Document Intelligence¶
Archivus transforms documents into structured knowledge using advanced AI processing. Every document uploaded becomes a queryable asset in your Knowledge Graph, with automatically extracted entities, relationships, and claims.
Smart Classification¶
Starter+
Automatically identify document types with AI confidence scoring:
- 95%+ accuracy across 20+ document types
- Supports contracts, invoices, receipts, reports, policies, and more
- Confidence scores for audit trails
- AI-suggested tags based on content analysis
Example Classification:
Input: Uploaded PDF
Output: INVOICE (97% confidence)
Tags: #finance, #vendor-acme, #accounts-payable
Entities: Acme Corp, $15,420.50, Jan 15 2026
Entity Extraction¶
Pro+
Extract structured data from unstructured documents:
Extracted Entity Types:
- People: Names, roles, contact information
- Organizations: Companies, departments, vendors
- Dates: Deadlines, effective dates, expirations
- Amounts: Prices, fees, totals, line items
- Locations: Addresses, jurisdictions, regions
Knowledge Graph Integration:
All extracted entities populate your tenant-scoped Knowledge Graph with:
- Temporal context (when was this true?)
- Geographic context (where did this apply?)

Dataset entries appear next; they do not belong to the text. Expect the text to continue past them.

==> src/rtl/cache_flush_engine.sv <==
// Walks one or all cache lines and writes every valid+dirty line back to data memory,
// clearing its dirty bit once the memory accepts the write.
module cache_flush_engine #(
    parameter int TAG_W   = 26,
    parameter int INDEX_W = 4,
    parameter int DATA_W  = 32
) (
    input  logic               iClk,
    input  logic               iRst,
    input  logic               iFlushAll,
    input  logic               iFlushOne,
    input  logic [31:0]        iFlushAddress,
    output logic               oBusy,
    output logic               oDone,
    output logic [INDEX_W-1:0] oLineIndex,
    input  logic               iLineValid,
    input  logic               iLineDirty,
    input  logic [TAG_W-1:0]   iLineTag,
    input  logic [DATA_W-1:0]  iLineData,
    output logic               oClearDirty,
    cache_flush_engine_if.master mem_wr
);

    import cache_pkg::*;

    flush_state_t      state_q, state_d;
    flush_mode_t       mode_q,  mode_d;
    logic [INDEX_W-1:0] index_q, index_d;
    logic [31:0]       addr_q,  addr_d;
    logic [DATA_W-1:0] data_q,  data_d;
    logic [31:0]       line_addr;

    cache_addr_encode u_addr_encode (
        .iTag   (iLineTag),
        .iIndex (index_q),
        .oAddr  (line_addr)
    );

    // NOTE: state registers use non-blocking assignments so every flop samples the
    // pre-edge value of the others; blocking here would create order-dependent races.
    always_ff @(posedge iClk) begin
        if (iRst) begin
            state_q <= IDLE;
            mode_q  <= MODE_ONE;
            index_q <= '0;
            addr_q  <= '0;
            data_q  <= '0;
        end else begin
            state_q <= state_d;
            mode_q  <= mode_d;
            index_q <= index_d;
            addr_q  <= addr_d;
            data_q  <= data_d;
        end
    end

    // NOTE: every variable gets its hold value first, so no branch can leave one
    // unassigned and infer a latch.
    always_comb begin
        state_d = state_q;
        mode_d  = mode_q;
        index_d = index_q;
        addr_d  = addr_q;
        data_d  = data_q;
        unique case (state_q)
            IDLE: begin
                if (iFlushAll) begin
                    index_d = '0;
                    mode_d  = MODE_ALL;
                    state_d = SCAN;
                end else if (iFlushOne) begin
                    index_d = iFlushAddress[OFFSET_W +: INDEX_W];
                    mode_d  = MODE_ONE;
                    state_d = SCAN;
                end
            end
            SCAN: begin
                if (iLineValid && iLineDirty) begin
                    addr_d  = line_addr;
                    data_d  = iLineData;
                    state_d = WRITE;
                end else begin
                    state_d = ADVANCE;
                end
            end
            WRITE: begin
                if (mem_wr.iMemWrReady) state_d = ADVANCE;
            end
            ADVANCE: begin
                // Last line ends the walk instead of wrapping back to index 0.
                if (mode_q == MODE_ONE || index_q == '1) begin
                    state_d = DONE;
                end else begin
                    index_d = index_q + 1'b1;
                    state_d = SCAN;
                end
            end
            DONE:    state_d = IDLE;
            default: state_d = IDLE;
        endcase
    end

    assign oBusy              = (state_q != IDLE);
    assign oDone              = (state_q == DONE);
    assign oLineIndex         = index_q;
    assign mem_wr.oMemWrValid = (state_q == WRITE);
    assign mem_wr.oMemWrAddr  = addr_q;
    assign mem_wr.oMemWrData  = data_q;
    // A reset landing on the handshake cycle must leave the line dirty.
    assign oClearDirty        = (state_q == WRITE) && mem_wr.iMemWrReady && !iRst;

endmodule

==> src/flat_wrapper.sv <==
// flat-port wrapper written by rule: the top's interface ports become plain ports
module cache_flush_engine_flat import cache_pkg::*;
#(
    parameter int TAG_W   = 26,
    parameter int INDEX_W = 4,
    parameter int DATA_W  = 32
)
  (iClk, iRst, iFlushAll, iFlushOne, iFlushAddress, oBusy, oDone, oLineIndex, iLineValid, iLineDirty, iLineTag, iLineData, oClearDirty, mem_wr_oMemWrValid, mem_wr_oMemWrAddr, mem_wr_oMemWrData, mem_wr_iMemWrReady);
  cache_flush_engine_if #(.DATA_W(DATA_W)) mem_wr_i ();
  input  logic iClk;
  input  logic iRst;
  input  logic iFlushAll;
  input  logic iFlushOne;
  input  logic [31:0] iFlushAddress;
  output logic oBusy;
  output logic oDone;
  output logic [INDEX_W-1:0] oLineIndex;
  input  logic iLineValid;
  input  logic iLineDirty;
  input  logic [TAG_W-1:0] iLineTag;
  input  logic [DATA_W-1:0] iLineData;
  output logic oClearDirty;
  output wire logic [$bits(mem_wr_i.oMemWrValid)-1:0] mem_wr_oMemWrValid;
  output wire logic [$bits(mem_wr_i.oMemWrAddr)-1:0] mem_wr_oMemWrAddr;
  output wire logic [$bits(mem_wr_i.oMemWrData)-1:0] mem_wr_oMemWrData;
  input wire logic [$bits(mem_wr_i.iMemWrReady)-1:0] mem_wr_iMemWrReady;
  assign mem_wr_oMemWrValid = mem_wr_i.oMemWrValid;
  assign mem_wr_oMemWrAddr = mem_wr_i.oMemWrAddr;
  assign mem_wr_oMemWrData = mem_wr_i.oMemWrData;
  assign mem_wr_i.iMemWrReady = mem_wr_iMemWrReady;
  cache_flush_engine #(.TAG_W(TAG_W), .INDEX_W(INDEX_W), .DATA_W(DATA_W)) u_core (.iClk(iClk), .iRst(iRst), .iFlushAll(iFlushAll), .iFlushOne(iFlushOne), .iFlushAddress(iFlushAddress), .oBusy(oBusy), .oDone(oDone), .oLineIndex(oLineIndex), .iLineValid(iLineValid), .iLineDirty(iLineDirty), .iLineTag(iLineTag), .iLineData(iLineData), .oClearDirty(oClearDirty), .mem_wr(mem_wr_i));
endmodule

- Provenance tracking (what document proves this?)
- Relationship mapping (who is connected to whom?)
AI-Enhanced OCR¶
Starter+
Extract text from scanned documents and images with AI accuracy enhancement:
- 95%+ accuracy vs. 80-85% traditional OCR
- Context-aware error correction
- Supports scanned PDFs, photos, JPG, PNG, TIFF, HEIC
- Structure preservation during extraction
Perfect for mobile document capture and legacy document digitization.
Document Summarization¶
Starter+
Generate summaries tailored to document type:
Quick Summary (1 credit)
- 2-3 sentence overview
- Key entities and amounts
- Primary purpose or action items
Full Summary (2 credits)
- Comprehensive summary with sections
- Key points and themes
- Important deadlines or obligations
- Context-aware formatting
Example Summary:
Service agreement between Acme Corp and Vendor Inc for software development services. Contract term: Jan 1 - Dec 31, 2026. Total value: $150,000. Payment terms: Monthly invoicing with Net-30 terms.
Multi-Document Analysis¶
Pro+
Analyze multiple documents simultaneously:
Document Comparison
- Side-by-side comparison of 2-10 documents
- Identify similarities and differences
- Spot inconsistencies or contradictions
- Version tracking for contracts
Multi-Document Q&A
- Ask questions across document collections
- Synthesize answers from various sources
- Source attribution for each finding
- Detect conflicts or discrepancies
Use Cases:
- Compare vendor proposals to find best pricing
- Analyze contract versions to track changes
- Cross-reference financial statements
- Research questions across multiple reports
Chat with Documents¶
Pro+
Natural language question answering with citations:
- Multi-turn conversations with context
- Citations to specific document sections
- Hallucination prevention with confidence indicators
- Answers grounded in document content
Example Conversation:
You: What is the refund policy?
AI: According to section 4.2, the refund policy allows for full
refunds within 30 days of purchase if the product is returned
in original condition. [Section 4.2, Page 8]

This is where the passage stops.